▸ **Task to carry out**: Below are entries. Reproduce exactly the lines between the line holding "DRC at 0 (unchanged)" and the line holding "(was 0.187 mV)", inclusive, and only those.

[Dataset entries]

----

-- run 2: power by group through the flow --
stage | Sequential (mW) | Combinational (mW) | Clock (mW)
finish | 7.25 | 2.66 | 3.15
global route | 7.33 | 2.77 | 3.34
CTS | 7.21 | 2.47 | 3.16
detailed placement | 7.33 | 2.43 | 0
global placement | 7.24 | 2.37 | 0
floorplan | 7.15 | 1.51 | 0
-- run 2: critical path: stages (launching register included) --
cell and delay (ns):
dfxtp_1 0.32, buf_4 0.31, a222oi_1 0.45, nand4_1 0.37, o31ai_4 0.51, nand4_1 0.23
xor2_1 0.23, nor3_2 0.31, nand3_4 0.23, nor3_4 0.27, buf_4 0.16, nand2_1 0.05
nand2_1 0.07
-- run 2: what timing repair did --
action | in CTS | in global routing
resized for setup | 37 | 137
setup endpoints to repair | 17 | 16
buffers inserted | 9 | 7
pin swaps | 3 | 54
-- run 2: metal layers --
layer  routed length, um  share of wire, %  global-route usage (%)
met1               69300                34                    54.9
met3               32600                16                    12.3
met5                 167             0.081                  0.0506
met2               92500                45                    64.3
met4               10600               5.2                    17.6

----

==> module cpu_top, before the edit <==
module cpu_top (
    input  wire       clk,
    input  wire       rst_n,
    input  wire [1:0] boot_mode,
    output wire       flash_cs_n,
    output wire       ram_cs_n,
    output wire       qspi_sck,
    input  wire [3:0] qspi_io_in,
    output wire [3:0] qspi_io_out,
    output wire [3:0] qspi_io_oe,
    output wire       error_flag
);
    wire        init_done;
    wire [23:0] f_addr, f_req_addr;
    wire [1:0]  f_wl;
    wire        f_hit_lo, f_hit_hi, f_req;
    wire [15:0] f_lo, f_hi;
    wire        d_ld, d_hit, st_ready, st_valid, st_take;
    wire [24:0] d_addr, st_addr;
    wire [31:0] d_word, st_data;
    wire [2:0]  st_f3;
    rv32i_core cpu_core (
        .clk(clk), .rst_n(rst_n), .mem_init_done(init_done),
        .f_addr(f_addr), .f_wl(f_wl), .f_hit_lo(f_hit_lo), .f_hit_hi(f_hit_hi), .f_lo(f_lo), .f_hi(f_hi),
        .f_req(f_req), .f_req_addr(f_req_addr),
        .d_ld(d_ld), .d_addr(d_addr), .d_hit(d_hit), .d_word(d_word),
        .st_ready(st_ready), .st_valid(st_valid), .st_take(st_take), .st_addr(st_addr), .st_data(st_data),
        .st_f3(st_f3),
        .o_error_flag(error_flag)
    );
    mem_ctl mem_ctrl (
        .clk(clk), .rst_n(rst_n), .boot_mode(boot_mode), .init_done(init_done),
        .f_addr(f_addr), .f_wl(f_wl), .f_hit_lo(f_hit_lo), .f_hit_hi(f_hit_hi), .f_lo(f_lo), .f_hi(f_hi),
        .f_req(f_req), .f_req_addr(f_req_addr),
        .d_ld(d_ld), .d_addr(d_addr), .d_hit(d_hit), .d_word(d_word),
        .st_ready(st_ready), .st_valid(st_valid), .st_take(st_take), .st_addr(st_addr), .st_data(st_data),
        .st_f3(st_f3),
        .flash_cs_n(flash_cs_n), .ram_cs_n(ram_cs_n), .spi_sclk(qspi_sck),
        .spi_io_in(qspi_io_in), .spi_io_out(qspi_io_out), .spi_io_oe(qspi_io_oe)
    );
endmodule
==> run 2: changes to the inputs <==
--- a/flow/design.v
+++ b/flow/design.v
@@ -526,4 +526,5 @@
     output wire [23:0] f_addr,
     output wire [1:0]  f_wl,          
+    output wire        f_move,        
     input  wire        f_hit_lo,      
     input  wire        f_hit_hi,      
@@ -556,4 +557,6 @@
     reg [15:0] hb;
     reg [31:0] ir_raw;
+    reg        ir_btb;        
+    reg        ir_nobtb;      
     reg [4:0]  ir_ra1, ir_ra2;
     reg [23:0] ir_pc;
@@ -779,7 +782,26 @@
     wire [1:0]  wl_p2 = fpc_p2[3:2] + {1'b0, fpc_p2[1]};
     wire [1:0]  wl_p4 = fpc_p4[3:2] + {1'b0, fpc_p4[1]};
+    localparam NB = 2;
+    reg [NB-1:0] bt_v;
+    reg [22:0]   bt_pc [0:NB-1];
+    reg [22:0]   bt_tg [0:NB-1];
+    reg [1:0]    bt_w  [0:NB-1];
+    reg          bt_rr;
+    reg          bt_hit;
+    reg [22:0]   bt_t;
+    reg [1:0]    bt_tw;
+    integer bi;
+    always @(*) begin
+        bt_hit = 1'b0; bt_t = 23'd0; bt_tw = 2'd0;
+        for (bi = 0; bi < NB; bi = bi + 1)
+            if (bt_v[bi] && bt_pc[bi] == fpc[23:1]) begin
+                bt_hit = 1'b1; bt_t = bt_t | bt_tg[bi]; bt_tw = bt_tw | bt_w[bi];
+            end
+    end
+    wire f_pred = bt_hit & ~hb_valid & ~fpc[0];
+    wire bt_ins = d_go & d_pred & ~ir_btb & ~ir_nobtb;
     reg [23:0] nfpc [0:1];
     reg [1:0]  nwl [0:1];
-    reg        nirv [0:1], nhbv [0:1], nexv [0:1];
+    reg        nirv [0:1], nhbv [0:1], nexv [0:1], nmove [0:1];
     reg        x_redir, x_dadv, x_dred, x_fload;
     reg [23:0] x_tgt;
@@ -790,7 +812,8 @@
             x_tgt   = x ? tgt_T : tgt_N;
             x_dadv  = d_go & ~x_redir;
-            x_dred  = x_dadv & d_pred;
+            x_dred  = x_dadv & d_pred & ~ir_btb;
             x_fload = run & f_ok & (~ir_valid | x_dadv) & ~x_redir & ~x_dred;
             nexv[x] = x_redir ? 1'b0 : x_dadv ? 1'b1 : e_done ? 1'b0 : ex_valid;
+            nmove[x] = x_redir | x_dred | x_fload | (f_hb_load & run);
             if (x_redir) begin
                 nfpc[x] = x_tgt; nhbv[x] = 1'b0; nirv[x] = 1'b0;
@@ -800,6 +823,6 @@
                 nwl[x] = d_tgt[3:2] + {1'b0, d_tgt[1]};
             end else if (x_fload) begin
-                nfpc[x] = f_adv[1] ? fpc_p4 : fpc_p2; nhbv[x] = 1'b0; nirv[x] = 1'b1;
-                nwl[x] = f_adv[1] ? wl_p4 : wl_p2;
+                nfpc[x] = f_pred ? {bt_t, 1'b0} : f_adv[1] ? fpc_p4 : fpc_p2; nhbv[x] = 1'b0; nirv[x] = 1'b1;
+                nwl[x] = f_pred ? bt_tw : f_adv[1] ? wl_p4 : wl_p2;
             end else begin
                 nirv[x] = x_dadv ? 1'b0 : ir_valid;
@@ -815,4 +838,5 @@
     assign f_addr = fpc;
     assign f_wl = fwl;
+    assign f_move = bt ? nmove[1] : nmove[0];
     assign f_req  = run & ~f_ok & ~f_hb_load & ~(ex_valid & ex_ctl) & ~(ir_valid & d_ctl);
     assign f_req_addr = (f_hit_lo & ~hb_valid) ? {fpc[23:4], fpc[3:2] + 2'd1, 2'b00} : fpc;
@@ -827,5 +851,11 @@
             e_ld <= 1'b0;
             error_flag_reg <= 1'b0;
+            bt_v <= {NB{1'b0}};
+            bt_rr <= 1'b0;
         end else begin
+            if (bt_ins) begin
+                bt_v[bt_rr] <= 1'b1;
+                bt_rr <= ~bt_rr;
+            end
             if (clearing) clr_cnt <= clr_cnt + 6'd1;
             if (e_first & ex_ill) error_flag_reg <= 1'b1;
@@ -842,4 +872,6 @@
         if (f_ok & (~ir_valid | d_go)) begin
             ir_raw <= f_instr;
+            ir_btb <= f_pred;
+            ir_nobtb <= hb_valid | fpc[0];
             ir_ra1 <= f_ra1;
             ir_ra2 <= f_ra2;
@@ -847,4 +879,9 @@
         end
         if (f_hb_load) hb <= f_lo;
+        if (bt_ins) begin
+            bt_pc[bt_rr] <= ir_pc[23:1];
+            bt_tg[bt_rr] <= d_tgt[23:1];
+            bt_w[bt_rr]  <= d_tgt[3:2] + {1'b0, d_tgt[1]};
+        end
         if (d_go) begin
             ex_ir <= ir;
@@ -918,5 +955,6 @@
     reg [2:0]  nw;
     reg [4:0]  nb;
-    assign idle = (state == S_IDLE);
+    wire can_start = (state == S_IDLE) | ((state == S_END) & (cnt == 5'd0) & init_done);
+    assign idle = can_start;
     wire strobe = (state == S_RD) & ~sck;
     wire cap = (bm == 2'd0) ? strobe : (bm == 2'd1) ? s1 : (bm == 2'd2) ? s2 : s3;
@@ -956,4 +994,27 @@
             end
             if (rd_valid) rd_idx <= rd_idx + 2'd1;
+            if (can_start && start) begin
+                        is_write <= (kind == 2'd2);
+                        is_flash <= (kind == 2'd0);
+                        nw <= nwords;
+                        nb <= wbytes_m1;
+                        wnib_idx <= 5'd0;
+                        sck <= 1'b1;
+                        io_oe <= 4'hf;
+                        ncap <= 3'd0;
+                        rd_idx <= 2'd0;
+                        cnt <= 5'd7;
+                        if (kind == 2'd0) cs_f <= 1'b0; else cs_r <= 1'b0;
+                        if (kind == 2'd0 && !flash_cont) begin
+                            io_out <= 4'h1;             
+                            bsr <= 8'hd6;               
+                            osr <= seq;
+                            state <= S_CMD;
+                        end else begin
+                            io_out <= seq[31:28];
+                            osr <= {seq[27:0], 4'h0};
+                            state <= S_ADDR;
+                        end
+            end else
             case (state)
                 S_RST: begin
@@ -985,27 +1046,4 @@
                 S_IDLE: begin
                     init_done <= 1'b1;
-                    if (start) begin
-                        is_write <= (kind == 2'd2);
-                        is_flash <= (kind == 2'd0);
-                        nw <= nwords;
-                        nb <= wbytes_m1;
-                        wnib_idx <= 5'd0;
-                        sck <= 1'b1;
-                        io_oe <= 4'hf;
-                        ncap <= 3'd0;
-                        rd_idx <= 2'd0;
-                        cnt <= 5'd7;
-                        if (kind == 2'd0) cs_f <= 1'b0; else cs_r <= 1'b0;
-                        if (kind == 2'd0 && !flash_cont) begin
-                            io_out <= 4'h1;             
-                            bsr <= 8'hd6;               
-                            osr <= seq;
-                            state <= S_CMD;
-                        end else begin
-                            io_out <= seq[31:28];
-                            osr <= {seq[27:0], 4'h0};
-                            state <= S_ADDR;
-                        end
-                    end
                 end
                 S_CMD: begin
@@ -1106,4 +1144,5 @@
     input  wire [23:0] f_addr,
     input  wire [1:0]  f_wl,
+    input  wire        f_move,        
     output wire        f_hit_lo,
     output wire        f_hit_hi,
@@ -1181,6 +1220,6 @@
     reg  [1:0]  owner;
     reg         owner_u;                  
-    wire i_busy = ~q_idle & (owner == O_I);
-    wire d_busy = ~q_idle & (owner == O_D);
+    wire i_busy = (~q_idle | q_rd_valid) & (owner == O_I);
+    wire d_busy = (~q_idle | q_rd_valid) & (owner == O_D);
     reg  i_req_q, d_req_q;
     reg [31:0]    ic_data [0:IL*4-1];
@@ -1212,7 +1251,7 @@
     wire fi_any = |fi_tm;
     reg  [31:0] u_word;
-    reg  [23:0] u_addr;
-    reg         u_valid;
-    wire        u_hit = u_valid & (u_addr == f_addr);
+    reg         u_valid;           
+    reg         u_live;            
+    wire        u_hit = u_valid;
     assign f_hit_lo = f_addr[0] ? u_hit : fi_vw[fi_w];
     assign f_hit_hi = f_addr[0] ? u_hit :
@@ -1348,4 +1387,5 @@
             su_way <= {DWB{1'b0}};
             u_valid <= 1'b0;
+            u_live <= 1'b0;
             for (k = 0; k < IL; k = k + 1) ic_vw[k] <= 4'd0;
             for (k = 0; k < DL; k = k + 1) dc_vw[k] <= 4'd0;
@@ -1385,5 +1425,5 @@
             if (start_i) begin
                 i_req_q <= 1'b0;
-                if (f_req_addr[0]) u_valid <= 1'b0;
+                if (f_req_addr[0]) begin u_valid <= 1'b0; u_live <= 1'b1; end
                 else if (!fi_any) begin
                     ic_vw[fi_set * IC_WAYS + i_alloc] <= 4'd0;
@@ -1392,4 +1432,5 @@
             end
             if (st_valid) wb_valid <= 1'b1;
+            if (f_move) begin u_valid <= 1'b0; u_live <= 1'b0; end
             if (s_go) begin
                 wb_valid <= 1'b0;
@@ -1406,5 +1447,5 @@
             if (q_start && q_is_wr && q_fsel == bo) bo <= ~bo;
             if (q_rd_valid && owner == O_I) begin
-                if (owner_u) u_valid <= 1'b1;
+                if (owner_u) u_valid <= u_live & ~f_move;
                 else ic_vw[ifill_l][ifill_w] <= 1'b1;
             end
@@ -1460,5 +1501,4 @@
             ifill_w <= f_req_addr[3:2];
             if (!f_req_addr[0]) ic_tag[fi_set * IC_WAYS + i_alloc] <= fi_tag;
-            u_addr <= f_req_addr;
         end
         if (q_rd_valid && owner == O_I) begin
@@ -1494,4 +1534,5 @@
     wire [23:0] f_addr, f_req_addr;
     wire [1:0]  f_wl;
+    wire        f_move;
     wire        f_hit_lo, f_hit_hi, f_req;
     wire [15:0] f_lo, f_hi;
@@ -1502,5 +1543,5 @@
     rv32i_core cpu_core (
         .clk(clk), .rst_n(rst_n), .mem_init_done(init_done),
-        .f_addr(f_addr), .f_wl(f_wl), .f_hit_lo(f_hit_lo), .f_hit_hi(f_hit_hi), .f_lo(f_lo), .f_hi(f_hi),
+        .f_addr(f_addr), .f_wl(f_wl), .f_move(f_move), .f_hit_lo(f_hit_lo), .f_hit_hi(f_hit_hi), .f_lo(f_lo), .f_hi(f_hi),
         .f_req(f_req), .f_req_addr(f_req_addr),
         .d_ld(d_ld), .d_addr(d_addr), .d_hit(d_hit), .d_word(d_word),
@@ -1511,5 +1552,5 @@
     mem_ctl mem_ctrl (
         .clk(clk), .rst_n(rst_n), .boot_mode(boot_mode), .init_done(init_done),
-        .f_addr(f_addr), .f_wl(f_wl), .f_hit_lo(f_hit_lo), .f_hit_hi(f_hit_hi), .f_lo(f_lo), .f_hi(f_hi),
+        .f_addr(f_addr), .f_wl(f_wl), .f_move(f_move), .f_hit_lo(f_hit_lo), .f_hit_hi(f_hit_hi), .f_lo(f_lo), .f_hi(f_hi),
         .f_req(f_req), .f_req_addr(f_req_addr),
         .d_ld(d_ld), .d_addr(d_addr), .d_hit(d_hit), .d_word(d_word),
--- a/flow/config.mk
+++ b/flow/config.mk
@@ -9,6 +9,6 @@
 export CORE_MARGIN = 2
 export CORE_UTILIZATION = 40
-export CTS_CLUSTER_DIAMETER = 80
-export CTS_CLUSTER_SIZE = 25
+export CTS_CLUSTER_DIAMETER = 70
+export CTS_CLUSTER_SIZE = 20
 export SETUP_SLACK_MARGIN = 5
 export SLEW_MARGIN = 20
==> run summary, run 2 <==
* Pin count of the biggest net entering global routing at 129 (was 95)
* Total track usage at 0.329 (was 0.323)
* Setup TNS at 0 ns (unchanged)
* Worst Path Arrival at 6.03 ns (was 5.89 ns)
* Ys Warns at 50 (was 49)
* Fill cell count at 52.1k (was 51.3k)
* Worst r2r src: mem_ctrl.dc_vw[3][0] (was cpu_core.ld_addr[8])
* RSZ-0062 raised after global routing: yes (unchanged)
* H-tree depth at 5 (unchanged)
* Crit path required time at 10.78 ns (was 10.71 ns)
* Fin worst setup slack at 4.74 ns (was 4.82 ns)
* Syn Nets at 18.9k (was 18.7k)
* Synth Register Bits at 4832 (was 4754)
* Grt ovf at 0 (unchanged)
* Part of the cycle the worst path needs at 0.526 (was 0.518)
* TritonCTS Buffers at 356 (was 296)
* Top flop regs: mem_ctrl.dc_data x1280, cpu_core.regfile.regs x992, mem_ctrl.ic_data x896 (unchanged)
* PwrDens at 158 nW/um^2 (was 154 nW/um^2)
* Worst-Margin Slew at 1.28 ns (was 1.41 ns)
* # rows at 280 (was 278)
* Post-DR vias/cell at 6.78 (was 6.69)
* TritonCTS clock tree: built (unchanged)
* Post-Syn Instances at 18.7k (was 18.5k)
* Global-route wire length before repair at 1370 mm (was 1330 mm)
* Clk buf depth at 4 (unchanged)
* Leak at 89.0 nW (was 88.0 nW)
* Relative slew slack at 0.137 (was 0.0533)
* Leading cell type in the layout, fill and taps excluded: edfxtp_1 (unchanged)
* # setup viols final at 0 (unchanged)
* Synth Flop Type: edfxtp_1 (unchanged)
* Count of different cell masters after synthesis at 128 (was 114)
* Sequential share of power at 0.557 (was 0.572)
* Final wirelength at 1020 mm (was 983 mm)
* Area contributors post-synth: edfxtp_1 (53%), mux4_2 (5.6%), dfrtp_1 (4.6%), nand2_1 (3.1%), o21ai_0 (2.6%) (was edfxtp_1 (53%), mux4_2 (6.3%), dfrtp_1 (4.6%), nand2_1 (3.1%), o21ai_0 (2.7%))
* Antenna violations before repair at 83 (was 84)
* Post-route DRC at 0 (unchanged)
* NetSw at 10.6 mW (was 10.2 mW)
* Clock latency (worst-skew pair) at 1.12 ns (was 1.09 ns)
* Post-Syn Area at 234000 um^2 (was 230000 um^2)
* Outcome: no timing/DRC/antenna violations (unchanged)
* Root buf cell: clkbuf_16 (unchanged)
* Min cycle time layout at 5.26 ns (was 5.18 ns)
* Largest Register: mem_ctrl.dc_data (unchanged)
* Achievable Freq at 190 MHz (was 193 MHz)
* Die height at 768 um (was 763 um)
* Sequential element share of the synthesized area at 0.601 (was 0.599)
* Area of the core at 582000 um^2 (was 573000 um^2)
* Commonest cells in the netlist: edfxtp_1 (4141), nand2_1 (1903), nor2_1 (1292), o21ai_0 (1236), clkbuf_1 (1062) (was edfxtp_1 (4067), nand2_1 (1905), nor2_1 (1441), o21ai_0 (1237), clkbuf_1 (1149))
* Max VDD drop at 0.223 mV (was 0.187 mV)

----

▸ **Expected answer**:
* Post-route DRC at 0 (unchanged)
* NetSw at 10.6 mW (was 10.2 mW)
* Clock latency (worst-skew pair) at 1.12 ns (was 1.09 ns)
* Post-Syn Area at 234000 um^2 (was 230000 um^2)
* Outcome: no timing/DRC/antenna violations (unchanged)
* Root buf cell: clkbuf_16 (unchanged)
* Min cycle time layout at 5.26 ns (was 5.18 ns)
* Largest Register: mem_ctrl.dc_data (unchanged)
* Achievable Freq at 190 MHz (was 193 MHz)
* Die height at 768 um (was 763 um)
* Sequential element share of the synthesized area at 0.601 (was 0.599)
* Area of the core at 582000 um^2 (was 573000 um^2)
* Commonest cells in the netlist: edfxtp_1 (4141), nand2_1 (1903), nor2_1 (1292), o21ai_0 (1236), clkbuf_1 (1062) (was edfxtp_1 (4067), nand2_1 (1905), nor2_1 (1441), o21ai_0 (1237), clkbuf_1 (1149))
* Max VDD drop at 0.223 mV (was 0.187 mV)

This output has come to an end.